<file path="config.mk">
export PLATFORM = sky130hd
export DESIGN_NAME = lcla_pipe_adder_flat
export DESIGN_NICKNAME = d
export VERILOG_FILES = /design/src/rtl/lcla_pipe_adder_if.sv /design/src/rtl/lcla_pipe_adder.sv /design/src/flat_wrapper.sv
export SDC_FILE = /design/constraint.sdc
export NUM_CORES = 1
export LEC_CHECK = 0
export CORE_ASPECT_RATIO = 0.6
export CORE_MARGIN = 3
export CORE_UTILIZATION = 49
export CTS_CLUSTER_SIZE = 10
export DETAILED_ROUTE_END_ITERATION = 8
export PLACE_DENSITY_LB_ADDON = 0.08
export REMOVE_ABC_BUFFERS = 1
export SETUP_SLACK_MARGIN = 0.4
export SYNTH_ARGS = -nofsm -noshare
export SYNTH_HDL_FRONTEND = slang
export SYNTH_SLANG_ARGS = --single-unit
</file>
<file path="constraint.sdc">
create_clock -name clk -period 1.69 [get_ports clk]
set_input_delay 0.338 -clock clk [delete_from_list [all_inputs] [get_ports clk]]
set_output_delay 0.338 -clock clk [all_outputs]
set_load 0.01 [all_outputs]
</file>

----------

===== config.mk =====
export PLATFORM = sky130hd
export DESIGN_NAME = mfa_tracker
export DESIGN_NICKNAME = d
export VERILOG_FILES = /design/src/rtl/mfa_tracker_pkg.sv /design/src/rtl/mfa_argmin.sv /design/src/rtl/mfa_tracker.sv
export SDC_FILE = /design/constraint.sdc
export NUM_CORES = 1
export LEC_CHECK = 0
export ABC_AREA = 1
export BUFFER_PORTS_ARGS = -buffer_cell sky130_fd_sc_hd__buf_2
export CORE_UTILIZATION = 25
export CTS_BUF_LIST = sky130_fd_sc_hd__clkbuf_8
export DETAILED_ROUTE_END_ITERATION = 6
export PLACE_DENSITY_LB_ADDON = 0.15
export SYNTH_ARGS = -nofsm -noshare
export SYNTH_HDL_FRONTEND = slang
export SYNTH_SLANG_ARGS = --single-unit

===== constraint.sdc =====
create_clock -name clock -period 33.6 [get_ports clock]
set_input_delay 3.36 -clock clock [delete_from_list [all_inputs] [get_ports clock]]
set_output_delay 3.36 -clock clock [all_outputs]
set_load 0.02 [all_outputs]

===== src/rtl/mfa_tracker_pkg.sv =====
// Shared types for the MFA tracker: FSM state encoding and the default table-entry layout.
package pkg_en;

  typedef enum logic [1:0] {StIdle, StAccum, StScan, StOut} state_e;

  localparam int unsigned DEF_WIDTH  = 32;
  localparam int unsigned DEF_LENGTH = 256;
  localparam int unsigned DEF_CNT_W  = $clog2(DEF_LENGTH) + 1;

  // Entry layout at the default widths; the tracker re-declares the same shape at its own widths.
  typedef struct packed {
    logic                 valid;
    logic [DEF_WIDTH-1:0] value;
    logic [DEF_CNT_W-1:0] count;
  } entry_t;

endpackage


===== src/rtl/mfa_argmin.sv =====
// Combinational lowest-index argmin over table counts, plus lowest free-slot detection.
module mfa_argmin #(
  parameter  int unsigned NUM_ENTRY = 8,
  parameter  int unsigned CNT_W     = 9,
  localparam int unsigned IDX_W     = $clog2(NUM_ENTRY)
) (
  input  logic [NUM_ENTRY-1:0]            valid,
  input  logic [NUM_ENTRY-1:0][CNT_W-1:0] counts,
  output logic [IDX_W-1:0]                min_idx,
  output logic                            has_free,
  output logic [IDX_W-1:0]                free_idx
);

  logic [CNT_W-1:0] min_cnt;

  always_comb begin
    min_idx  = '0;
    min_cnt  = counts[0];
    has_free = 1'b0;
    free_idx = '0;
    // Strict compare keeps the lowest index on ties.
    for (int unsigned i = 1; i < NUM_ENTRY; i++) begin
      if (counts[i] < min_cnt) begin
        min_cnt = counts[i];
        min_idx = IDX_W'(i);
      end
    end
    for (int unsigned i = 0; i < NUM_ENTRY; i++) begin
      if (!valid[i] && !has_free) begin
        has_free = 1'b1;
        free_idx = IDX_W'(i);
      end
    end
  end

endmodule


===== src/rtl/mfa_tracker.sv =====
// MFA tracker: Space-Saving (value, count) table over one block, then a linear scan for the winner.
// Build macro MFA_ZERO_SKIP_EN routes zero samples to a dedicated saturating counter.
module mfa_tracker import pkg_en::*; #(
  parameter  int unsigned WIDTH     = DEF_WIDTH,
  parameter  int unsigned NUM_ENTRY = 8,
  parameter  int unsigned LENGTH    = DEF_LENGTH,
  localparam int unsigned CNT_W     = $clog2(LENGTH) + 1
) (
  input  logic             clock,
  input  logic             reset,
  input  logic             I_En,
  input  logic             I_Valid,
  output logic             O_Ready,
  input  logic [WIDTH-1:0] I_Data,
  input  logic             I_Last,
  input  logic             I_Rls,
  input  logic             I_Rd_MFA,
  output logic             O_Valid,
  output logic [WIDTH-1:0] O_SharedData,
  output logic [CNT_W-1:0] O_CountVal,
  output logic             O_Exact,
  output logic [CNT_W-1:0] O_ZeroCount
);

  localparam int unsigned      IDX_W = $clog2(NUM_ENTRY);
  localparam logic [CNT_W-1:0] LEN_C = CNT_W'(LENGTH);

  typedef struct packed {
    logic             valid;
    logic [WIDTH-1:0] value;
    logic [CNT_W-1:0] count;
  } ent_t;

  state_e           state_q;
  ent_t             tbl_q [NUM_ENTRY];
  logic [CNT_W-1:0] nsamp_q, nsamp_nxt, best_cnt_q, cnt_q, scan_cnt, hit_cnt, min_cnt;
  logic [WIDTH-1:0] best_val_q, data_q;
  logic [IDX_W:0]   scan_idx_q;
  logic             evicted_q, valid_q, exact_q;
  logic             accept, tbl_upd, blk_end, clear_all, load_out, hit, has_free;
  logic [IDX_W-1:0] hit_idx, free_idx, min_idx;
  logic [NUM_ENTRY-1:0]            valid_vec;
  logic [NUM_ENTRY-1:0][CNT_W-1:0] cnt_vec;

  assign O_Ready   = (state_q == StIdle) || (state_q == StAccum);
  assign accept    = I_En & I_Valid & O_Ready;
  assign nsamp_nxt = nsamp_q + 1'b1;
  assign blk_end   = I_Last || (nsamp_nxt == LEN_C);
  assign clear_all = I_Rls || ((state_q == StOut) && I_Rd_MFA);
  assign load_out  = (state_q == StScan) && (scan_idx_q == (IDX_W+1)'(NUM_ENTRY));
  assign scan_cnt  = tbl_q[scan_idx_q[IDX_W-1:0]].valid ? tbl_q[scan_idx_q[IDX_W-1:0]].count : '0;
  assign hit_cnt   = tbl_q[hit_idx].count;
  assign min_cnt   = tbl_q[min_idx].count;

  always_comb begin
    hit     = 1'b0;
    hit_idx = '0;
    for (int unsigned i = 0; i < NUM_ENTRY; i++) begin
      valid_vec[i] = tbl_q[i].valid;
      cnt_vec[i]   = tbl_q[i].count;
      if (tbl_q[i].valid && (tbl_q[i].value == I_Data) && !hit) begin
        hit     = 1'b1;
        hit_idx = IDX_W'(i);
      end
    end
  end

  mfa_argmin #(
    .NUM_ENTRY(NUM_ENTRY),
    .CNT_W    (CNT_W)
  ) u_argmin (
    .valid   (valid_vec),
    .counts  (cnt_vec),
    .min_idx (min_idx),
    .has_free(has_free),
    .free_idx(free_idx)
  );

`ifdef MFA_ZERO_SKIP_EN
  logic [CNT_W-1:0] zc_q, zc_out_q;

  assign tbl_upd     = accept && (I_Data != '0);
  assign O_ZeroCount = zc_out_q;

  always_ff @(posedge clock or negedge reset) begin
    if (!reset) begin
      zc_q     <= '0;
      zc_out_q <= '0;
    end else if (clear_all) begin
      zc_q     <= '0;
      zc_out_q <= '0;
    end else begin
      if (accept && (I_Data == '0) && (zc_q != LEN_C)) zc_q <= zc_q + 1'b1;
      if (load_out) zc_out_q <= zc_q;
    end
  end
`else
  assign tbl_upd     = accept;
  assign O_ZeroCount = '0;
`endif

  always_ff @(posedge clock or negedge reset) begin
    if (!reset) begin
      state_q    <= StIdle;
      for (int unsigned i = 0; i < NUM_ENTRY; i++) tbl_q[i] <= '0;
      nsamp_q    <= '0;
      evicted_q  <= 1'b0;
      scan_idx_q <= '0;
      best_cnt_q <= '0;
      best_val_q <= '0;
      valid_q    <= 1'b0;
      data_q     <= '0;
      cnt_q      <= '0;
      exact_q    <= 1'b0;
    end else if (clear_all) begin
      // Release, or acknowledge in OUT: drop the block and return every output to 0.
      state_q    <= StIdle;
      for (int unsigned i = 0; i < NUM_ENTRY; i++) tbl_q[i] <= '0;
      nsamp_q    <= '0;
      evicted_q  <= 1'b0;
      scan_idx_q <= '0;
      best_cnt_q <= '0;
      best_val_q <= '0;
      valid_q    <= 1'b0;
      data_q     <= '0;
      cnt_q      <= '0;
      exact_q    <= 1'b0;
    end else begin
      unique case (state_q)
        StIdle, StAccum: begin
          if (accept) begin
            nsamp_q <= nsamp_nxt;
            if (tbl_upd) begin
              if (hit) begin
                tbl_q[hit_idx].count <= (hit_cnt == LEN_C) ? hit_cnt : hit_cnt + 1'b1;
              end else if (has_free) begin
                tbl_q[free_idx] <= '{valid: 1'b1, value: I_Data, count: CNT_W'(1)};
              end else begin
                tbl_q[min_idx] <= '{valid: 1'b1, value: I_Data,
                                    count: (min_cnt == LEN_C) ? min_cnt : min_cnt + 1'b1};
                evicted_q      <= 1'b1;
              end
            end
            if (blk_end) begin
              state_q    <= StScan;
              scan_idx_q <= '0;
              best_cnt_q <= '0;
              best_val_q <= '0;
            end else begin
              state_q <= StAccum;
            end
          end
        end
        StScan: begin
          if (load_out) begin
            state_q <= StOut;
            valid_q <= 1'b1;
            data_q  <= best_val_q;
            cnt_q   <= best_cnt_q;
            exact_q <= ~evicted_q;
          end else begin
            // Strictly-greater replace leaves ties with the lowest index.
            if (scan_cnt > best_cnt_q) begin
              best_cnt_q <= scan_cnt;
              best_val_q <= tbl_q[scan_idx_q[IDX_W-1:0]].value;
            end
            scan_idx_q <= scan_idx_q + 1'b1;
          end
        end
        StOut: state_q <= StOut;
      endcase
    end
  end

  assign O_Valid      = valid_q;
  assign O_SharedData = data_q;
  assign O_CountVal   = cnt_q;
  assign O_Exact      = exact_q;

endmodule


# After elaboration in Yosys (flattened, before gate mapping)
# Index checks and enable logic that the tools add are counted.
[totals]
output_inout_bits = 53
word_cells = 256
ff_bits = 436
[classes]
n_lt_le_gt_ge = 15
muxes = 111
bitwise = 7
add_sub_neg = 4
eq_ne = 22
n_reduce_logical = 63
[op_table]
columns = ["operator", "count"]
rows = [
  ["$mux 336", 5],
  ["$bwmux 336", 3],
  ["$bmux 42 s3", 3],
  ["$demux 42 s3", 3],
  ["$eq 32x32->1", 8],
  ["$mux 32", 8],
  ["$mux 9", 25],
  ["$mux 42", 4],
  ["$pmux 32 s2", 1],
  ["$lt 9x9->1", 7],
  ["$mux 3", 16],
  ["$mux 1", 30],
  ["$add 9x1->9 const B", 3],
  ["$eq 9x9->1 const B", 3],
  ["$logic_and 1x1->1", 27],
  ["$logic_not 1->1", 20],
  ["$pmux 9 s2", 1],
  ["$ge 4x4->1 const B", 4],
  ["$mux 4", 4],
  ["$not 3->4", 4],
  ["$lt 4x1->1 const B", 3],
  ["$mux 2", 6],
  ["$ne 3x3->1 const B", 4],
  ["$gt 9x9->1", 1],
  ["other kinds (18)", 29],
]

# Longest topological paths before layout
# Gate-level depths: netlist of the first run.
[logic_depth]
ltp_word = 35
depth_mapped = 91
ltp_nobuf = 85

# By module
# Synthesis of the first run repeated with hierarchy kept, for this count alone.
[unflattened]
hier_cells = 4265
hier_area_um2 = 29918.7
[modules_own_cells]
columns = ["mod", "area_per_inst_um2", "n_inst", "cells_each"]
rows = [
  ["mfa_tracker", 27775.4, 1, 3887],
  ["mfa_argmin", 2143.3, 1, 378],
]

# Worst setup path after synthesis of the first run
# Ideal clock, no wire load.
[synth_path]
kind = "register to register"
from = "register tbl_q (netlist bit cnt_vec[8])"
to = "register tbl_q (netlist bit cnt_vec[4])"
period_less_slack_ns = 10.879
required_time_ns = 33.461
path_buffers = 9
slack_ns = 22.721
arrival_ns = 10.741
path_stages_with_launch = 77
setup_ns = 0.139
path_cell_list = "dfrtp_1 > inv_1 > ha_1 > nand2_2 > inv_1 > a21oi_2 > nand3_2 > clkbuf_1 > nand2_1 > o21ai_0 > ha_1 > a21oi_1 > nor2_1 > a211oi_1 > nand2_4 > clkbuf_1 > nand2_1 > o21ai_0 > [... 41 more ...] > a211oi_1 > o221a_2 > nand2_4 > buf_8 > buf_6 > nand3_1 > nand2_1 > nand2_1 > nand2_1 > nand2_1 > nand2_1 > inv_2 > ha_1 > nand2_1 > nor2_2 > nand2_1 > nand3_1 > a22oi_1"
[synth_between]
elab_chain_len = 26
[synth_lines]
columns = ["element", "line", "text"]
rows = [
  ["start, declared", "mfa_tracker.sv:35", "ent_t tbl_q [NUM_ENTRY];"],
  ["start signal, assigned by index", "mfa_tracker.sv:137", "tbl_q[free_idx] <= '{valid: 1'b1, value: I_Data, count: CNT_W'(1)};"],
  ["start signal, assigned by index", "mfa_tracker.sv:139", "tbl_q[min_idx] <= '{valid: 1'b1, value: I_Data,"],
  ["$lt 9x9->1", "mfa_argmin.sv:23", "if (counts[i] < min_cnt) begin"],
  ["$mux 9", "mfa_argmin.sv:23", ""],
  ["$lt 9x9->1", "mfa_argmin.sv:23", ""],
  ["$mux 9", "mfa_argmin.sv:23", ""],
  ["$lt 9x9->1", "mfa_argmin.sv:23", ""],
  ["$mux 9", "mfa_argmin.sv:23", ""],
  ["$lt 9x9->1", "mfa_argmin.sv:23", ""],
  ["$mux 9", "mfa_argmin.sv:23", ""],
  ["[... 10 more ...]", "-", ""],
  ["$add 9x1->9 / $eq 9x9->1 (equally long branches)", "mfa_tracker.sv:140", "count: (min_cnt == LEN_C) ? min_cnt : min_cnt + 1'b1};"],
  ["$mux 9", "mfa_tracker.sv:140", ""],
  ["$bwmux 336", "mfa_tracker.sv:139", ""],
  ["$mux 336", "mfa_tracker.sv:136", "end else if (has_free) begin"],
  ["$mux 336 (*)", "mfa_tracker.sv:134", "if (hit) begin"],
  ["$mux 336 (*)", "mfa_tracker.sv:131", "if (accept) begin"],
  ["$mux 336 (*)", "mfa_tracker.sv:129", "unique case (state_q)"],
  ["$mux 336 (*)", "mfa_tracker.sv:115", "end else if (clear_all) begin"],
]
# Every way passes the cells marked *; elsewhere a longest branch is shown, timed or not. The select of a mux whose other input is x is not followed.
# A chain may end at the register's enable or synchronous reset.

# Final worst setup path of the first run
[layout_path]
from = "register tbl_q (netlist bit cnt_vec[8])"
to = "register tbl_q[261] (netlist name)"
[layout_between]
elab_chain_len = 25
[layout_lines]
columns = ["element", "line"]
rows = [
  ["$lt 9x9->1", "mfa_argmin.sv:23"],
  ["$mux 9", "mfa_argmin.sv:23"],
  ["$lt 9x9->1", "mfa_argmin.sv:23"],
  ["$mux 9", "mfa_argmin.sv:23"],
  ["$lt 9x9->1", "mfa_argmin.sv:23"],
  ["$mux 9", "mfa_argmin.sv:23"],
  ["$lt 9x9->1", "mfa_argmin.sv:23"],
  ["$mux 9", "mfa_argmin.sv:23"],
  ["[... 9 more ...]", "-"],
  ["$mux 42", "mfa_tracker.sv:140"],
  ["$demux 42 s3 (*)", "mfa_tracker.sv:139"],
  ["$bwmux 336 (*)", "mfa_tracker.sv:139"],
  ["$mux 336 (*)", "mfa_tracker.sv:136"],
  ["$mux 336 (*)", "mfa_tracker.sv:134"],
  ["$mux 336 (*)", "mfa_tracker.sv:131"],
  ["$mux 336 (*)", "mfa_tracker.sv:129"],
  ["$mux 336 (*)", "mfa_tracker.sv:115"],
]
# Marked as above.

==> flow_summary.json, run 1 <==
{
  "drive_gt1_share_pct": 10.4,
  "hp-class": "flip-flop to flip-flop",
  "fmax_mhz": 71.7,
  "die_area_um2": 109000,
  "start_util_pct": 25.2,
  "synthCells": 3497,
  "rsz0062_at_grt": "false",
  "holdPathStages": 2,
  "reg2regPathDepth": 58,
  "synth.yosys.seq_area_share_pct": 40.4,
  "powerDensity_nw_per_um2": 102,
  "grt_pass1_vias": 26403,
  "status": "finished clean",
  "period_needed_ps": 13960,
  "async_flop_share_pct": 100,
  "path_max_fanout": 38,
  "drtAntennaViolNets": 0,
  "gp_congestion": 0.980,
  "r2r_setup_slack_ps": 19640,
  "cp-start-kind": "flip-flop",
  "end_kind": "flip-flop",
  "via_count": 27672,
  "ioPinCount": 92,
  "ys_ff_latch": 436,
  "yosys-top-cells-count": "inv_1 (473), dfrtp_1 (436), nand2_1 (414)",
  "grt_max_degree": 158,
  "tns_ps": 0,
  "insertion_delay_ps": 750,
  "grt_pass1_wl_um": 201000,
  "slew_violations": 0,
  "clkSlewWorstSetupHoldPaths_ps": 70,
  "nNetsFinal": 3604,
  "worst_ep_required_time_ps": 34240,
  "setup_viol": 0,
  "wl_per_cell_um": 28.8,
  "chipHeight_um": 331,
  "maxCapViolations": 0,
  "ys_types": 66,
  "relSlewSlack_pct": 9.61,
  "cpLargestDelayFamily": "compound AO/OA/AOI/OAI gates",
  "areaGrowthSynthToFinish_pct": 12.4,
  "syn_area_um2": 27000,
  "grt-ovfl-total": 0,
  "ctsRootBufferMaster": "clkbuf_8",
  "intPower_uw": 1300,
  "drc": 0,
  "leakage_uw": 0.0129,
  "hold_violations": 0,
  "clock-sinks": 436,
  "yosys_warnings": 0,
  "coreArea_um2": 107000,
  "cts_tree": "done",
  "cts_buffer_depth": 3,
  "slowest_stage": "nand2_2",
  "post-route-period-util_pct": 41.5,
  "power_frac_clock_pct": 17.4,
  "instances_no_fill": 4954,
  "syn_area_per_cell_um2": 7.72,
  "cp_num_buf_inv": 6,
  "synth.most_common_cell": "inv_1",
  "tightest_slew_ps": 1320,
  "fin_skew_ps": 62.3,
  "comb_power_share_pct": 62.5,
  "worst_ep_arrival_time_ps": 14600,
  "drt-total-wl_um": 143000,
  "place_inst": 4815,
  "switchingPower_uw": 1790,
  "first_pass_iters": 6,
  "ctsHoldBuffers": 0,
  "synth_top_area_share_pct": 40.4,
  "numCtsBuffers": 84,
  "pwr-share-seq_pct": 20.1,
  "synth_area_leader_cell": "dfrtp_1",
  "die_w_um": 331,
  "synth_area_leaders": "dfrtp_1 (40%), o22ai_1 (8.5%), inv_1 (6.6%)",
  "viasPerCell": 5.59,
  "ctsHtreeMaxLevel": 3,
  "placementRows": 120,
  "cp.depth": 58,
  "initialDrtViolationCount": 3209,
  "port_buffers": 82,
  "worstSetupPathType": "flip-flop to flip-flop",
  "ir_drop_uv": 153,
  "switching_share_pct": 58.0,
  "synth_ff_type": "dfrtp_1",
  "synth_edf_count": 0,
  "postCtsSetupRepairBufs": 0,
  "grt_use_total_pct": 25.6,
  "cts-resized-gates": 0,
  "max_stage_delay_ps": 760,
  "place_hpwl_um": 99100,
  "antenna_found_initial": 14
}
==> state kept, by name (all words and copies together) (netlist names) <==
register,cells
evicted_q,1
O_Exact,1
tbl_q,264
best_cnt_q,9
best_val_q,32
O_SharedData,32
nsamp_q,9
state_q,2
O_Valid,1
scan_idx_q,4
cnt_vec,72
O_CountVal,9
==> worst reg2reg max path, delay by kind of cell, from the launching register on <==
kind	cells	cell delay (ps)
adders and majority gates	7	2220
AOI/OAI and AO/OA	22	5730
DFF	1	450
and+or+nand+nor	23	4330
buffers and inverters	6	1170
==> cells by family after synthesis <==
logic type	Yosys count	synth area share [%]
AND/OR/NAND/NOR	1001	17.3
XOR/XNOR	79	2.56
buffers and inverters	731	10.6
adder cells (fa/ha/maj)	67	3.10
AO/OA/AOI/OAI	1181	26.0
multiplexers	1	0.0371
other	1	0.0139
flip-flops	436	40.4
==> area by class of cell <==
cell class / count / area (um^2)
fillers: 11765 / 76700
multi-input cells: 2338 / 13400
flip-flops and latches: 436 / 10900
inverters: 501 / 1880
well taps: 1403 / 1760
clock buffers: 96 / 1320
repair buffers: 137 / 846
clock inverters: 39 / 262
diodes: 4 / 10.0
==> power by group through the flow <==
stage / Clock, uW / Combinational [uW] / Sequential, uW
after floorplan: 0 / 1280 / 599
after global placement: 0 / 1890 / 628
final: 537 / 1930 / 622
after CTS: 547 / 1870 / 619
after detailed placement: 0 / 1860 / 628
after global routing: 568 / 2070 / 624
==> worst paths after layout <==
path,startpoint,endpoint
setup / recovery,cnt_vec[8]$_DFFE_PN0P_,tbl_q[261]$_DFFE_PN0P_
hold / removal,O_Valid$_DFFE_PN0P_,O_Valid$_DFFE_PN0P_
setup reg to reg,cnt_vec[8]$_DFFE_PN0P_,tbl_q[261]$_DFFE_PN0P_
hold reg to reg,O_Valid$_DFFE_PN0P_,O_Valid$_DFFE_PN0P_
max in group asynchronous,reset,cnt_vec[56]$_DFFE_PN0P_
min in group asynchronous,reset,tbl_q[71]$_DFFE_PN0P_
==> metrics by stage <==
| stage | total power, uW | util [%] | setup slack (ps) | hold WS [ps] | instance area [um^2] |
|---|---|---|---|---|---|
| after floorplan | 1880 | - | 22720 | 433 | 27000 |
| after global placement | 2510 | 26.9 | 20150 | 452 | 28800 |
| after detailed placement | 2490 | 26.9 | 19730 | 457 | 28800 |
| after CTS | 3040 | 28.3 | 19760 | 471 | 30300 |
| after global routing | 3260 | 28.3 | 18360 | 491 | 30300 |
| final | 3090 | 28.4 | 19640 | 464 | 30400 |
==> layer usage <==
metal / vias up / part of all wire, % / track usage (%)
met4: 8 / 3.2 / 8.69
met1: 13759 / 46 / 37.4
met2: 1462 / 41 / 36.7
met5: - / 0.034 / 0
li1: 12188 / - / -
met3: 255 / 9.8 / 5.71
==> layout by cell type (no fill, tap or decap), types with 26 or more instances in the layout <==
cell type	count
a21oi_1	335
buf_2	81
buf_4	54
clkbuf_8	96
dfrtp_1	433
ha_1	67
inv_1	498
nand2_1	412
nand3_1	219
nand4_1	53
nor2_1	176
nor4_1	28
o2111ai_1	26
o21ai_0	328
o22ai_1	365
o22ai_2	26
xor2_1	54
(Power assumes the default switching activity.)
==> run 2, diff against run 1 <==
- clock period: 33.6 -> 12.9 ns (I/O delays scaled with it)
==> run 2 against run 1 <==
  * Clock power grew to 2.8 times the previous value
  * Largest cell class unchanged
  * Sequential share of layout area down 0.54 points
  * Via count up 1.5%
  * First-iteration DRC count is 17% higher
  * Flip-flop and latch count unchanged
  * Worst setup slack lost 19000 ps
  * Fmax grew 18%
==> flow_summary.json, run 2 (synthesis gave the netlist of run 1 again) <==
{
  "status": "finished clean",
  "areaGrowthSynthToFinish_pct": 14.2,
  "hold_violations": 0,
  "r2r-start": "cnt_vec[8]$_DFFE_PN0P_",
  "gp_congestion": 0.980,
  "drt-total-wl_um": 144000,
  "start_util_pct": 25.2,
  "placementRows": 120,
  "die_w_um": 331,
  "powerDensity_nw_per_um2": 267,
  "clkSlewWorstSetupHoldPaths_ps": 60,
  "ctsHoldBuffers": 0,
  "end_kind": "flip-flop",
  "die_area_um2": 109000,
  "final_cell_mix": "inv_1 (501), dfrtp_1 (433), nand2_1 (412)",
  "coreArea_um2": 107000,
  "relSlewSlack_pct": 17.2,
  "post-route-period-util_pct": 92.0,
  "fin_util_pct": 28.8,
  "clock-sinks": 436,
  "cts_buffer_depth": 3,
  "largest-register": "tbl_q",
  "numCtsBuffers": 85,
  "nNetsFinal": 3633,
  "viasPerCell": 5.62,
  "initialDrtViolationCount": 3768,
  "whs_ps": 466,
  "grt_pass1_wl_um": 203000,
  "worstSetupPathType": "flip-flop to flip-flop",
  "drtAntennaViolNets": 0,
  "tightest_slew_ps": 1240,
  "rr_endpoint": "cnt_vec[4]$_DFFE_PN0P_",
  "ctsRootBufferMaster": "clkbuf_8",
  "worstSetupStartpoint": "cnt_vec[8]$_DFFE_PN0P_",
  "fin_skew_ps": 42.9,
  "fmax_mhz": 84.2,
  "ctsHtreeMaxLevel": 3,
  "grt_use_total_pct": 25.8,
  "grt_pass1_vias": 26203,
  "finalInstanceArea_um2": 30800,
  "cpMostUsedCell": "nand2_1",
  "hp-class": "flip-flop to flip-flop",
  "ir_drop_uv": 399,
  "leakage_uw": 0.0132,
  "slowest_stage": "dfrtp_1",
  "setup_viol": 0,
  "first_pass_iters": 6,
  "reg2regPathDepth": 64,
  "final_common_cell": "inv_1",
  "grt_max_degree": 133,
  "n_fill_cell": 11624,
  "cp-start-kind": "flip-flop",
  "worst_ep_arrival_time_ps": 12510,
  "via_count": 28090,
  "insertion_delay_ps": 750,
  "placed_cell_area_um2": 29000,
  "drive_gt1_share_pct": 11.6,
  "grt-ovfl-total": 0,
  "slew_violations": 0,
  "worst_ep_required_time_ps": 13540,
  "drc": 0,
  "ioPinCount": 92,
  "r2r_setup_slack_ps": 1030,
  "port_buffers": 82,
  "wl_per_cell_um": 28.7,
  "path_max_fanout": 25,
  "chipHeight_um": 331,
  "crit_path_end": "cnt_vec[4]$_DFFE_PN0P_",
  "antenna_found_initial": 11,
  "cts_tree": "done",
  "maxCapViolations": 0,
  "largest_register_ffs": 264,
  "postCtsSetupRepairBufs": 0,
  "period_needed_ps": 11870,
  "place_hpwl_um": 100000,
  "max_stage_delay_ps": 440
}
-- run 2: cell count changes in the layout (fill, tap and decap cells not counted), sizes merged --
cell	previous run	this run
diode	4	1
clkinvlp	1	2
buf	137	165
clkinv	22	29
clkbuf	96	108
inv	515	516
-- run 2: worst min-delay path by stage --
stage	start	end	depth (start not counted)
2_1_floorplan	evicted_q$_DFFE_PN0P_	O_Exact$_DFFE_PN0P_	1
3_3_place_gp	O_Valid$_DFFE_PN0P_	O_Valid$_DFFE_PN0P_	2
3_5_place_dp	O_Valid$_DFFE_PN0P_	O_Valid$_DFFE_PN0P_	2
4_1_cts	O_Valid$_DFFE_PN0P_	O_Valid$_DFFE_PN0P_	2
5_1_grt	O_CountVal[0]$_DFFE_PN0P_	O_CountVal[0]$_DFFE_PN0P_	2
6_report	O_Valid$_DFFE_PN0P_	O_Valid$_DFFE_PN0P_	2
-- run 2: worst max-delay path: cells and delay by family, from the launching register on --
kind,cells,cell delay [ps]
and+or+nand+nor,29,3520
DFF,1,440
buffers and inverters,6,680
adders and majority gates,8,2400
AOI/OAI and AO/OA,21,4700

----------

- _WORK INSTRUCTIONS_
Reproduce the lines above, beginning at the line with "O_SharedData,32" and stopping after the line with "inverters: 501 / 1880", exactly as they are.

- _SOLVED PROBLEM_
O_SharedData,32
nsamp_q,9
state_q,2
O_Valid,1
scan_idx_q,4
cnt_vec,72
O_CountVal,9
==> worst reg2reg max path, delay by kind of cell, from the launching register on <==
kind	cells	cell delay (ps)
adders and majority gates	7	2220
AOI/OAI and AO/OA	22	5730
DFF	1	450
and+or+nand+nor	23	4330
buffers and inverters	6	1170
==> cells by family after synthesis <==
logic type	Yosys count	synth area share [%]
AND/OR/NAND/NOR	1001	17.3
XOR/XNOR	79	2.56
buffers and inverters	731	10.6
adder cells (fa/ha/maj)	67	3.10
AO/OA/AOI/OAI	1181	26.0
multiplexers	1	0.0371
other	1	0.0139
flip-flops	436	40.4
==> area by class of cell <==
cell class / count / area (um^2)
fillers: 11765 / 76700
multi-input cells: 2338 / 13400
flip-flops and latches: 436 / 10900
inverters: 501 / 1880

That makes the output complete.